A Breakthrough Observation
One of the James Webb Space Telescope's first and most celebrated feats was analyzing the atmosphere of WASP-96 b, a gas giant exoplanet located about 1,150 light-years from Earth. The telescope captured the unambiguous signature of water vapor, along
with evidence of haze and clouds—features that previous observations suggested might not even exist there. This discovery was a landmark moment, not just for what it found, but for proving that JWST could perform this kind of detailed atmospheric analysis with unprecedented precision. The planet itself is a 'hot Jupiter,' a puffy gas giant much larger than Jupiter but with less than half its mass, orbiting extremely close to its sun-like star every 3.4 days. This makes it an ideal, albeit scorching, laboratory for studying alien atmospheres.
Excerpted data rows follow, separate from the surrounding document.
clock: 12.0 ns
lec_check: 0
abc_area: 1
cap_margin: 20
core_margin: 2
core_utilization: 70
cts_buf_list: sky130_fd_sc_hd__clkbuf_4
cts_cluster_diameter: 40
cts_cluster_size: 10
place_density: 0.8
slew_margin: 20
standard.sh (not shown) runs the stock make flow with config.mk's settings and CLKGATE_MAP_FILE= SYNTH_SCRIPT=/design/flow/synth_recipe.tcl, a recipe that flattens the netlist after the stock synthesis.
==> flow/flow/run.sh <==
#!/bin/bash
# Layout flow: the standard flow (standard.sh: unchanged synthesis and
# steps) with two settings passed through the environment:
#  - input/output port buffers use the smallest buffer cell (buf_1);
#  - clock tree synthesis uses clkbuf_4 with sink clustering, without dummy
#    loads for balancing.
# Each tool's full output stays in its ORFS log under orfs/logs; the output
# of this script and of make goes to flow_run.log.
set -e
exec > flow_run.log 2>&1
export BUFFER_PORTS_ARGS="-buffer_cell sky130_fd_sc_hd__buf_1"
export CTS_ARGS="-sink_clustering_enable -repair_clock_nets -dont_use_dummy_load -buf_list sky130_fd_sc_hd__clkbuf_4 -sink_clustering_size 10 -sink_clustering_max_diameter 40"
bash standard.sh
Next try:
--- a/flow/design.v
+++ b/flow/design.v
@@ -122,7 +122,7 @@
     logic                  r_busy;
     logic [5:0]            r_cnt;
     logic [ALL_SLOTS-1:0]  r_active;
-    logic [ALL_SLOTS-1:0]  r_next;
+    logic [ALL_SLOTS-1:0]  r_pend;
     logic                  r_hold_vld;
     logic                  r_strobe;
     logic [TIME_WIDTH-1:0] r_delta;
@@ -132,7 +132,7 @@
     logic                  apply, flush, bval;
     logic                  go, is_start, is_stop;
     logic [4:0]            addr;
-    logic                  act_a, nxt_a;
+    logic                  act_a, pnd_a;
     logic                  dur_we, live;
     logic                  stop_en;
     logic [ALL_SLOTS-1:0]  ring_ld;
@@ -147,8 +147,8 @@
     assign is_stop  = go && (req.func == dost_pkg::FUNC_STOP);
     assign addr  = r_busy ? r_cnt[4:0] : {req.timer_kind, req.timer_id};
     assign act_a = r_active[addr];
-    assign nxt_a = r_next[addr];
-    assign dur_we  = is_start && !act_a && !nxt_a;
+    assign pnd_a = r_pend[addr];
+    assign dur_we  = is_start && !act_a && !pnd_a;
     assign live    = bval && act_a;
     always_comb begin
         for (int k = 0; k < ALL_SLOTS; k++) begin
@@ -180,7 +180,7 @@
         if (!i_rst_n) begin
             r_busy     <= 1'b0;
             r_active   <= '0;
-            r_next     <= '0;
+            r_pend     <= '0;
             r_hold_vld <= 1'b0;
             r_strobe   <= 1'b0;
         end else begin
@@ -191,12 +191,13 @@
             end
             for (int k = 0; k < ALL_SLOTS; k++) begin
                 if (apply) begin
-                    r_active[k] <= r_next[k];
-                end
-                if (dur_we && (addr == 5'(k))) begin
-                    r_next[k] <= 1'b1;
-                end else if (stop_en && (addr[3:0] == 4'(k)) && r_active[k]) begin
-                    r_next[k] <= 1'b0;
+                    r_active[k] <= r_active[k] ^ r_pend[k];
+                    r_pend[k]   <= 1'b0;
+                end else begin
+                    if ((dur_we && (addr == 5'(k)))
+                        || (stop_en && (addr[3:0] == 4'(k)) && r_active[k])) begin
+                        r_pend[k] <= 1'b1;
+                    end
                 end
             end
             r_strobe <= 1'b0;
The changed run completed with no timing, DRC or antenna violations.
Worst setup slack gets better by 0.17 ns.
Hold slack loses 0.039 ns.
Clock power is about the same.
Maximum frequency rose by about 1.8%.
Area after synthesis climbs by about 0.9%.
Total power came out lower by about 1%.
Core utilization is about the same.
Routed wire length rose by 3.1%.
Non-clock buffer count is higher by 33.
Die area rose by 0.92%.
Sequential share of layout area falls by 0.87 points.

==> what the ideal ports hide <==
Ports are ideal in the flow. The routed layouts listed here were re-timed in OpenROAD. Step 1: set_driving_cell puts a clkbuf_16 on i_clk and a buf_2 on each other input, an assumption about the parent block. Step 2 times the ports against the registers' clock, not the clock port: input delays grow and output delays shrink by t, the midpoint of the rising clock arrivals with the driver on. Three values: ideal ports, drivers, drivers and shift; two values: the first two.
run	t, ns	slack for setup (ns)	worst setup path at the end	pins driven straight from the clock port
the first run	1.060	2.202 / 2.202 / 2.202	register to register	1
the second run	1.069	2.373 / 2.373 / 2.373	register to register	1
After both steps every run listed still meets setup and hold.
Playing Hide and Seek with Starlight
Scientists can't see the atmosphere of a planet like WASP-96 b directly. Instead, they use a clever trick called the transit method. It works by watching a planet as it passes, or 'transits,' in front of its host star from our perspective. As the planet crosses, it blocks a tiny fraction of the starlight, causing a minuscule dip in the star's brightness. This initial dip tells astronomers a lot, including the planet's size and orbit. But the real magic happens at the very edge of the planet, where the star's light filters through the thin layer of its atmosphere before reaching the telescope. That filtered light carries the secrets of the atmosphere's chemical composition.
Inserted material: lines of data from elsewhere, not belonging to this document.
Background: an optimization exercise with open tools, aiming at small area and a short achievable clock period. Do not read the settings as production practice. RTL that was checked went through simulation tests only; none was proved equivalent to the original. For runs 4 to 6, only the layout was checked, not whether the RTL still works. Power figures rest on the tool's default switching activity, not on a simulated workload.

**design/flow/config.mk**
```make
export PLATFORM = sky130hd
export DESIGN_NAME = pulse_sched_gen
export DESIGN_NICKNAME = pulse_sched_gen
export VERILOG_FILES = /design/flow/design.v
export SDC_FILE = /design/flow/constraint.sdc
export NUM_CORES = 4
export LEC_CHECK = 0
export ABC_CLOCK_PERIOD_IN_PS = 3000
export CAP_MARGIN = 20
export CORE_MARGIN = 2
export CORE_UTILIZATION = 40
export SLEW_MARGIN = 20
```
**design/flow/constraint.sdc**
```tcl
create_clock -name core_clock -period 11.0 [get_ports {clk}]
set_input_delay 2.2000 -clock core_clock [delete_from_list [all_inputs] [get_ports {clk}]]
set_output_delay 2.2000 -clock core_clock [all_outputs]
set_load 0.01 [all_outputs]
```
The Science of Transmission Spectroscopy
This technique of analyzing filtered starlight is called transmission spectroscopy. Think of it like a cosmic barcode scanner. Every element and molecule absorbs light at very specific wavelengths, or colors. It’s like having a unique fingerprint. The process starts by Webb measuring the star's normal light to get a baseline spectrum. Then, as the planet transits, the telescope measures the light again. The molecules in the planet's atmosphere—like water vapor, methane, or carbon dioxide—will absorb some of that starlight, creating dips or absorption lines in the spectrum. By comparing the star's original spectrum to the spectrum after it has passed through the planet's atmosphere, scientists can see exactly which wavelengths are missing.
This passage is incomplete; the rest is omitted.